# EXERCISE DESCRIPTION
Tell how many lines in the listing below contain the word "output", giving the number alone.

# EXTRACTED RECORDS

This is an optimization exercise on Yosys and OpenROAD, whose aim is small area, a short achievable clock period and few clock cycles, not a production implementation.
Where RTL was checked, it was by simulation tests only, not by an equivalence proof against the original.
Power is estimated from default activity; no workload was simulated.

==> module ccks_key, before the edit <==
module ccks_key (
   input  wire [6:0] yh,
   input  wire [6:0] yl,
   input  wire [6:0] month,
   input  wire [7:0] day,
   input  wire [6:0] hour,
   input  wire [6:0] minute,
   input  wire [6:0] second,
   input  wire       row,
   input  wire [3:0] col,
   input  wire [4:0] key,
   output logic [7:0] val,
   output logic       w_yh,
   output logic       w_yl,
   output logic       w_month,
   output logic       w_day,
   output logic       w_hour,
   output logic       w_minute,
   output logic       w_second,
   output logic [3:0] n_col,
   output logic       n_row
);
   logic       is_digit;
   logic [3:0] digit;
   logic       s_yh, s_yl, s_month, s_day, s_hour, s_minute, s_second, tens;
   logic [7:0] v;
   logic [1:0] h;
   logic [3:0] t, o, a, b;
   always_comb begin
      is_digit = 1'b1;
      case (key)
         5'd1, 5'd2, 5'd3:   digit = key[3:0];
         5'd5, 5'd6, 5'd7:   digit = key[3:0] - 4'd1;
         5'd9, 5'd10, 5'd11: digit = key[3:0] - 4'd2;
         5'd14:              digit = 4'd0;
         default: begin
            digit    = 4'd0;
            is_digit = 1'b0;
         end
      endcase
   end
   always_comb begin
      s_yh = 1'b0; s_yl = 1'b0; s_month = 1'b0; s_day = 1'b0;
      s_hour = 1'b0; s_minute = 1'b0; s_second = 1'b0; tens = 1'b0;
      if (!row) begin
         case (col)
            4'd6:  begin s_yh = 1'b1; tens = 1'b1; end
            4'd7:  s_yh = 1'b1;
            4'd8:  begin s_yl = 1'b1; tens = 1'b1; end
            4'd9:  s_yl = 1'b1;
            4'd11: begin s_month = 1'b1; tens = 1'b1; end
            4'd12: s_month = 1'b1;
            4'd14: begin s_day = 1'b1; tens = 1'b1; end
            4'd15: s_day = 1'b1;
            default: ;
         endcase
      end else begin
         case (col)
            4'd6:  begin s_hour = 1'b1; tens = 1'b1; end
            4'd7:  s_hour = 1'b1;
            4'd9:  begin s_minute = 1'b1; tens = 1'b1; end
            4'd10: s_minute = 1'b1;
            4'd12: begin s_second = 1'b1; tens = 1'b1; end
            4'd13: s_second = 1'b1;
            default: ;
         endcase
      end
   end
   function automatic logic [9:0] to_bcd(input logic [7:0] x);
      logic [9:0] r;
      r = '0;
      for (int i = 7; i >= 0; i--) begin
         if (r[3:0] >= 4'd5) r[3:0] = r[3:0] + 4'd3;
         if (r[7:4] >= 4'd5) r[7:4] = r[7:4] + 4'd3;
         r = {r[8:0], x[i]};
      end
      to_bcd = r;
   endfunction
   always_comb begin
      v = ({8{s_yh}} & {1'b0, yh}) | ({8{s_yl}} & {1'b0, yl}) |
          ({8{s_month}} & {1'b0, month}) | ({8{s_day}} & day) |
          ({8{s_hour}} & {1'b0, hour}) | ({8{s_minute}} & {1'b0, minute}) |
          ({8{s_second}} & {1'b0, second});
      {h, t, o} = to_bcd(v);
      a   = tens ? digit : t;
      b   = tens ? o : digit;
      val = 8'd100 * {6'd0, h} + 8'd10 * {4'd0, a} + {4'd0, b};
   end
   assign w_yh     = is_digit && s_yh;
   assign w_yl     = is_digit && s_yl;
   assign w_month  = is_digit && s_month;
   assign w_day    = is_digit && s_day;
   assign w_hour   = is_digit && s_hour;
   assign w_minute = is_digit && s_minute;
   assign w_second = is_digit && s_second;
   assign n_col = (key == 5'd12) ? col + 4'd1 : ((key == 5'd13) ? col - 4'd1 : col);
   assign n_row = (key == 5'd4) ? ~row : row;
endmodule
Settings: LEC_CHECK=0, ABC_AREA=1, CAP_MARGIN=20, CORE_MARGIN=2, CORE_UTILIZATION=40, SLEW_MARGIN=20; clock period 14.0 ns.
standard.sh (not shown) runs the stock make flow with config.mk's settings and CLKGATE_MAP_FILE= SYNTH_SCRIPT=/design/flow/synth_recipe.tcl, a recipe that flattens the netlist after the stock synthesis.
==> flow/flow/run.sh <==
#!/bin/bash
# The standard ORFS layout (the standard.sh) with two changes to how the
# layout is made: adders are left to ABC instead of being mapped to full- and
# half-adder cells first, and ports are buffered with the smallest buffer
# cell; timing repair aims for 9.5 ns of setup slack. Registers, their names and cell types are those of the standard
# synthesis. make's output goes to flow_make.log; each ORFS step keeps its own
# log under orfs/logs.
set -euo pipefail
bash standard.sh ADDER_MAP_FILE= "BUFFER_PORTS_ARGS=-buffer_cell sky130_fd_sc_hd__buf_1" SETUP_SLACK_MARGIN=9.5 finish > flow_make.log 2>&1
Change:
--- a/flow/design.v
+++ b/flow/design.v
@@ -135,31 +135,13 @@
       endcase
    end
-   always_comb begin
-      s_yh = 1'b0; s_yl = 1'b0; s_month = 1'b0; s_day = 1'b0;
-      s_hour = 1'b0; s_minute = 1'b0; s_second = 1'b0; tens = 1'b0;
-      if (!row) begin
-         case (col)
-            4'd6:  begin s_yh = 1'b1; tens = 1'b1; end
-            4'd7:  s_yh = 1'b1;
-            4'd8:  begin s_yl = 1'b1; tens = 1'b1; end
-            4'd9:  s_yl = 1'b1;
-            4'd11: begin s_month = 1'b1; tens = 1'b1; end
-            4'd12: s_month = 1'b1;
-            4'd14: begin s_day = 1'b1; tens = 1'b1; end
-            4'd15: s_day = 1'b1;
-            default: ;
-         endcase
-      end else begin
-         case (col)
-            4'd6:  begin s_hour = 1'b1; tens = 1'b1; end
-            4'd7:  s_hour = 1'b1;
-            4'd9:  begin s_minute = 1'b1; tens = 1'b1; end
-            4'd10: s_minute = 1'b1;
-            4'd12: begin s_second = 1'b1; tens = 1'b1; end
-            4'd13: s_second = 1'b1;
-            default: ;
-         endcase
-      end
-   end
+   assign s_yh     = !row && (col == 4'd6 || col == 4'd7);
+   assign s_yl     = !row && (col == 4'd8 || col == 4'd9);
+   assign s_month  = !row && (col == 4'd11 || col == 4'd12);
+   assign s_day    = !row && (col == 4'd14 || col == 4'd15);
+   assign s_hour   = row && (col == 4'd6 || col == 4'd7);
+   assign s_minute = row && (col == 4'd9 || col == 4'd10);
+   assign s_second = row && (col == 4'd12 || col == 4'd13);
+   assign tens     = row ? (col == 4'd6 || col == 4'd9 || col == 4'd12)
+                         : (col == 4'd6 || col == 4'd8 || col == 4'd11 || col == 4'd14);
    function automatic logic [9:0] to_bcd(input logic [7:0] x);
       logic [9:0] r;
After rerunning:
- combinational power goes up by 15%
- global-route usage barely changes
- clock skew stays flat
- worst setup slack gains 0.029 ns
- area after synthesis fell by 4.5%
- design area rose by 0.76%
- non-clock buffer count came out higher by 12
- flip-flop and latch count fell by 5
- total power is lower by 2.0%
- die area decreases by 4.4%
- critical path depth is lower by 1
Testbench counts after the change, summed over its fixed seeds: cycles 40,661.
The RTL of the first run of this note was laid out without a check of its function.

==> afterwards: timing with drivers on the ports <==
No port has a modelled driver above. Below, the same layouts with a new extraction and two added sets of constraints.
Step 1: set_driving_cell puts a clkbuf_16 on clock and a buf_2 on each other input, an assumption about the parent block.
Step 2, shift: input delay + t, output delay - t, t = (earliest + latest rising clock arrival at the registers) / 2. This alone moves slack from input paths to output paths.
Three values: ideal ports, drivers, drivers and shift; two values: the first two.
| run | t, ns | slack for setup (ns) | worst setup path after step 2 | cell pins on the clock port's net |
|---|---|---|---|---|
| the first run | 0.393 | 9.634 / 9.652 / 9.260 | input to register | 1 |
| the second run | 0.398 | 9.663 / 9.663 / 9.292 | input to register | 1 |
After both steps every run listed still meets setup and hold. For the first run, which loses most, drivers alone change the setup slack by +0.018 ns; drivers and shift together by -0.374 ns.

# RESPONSE
12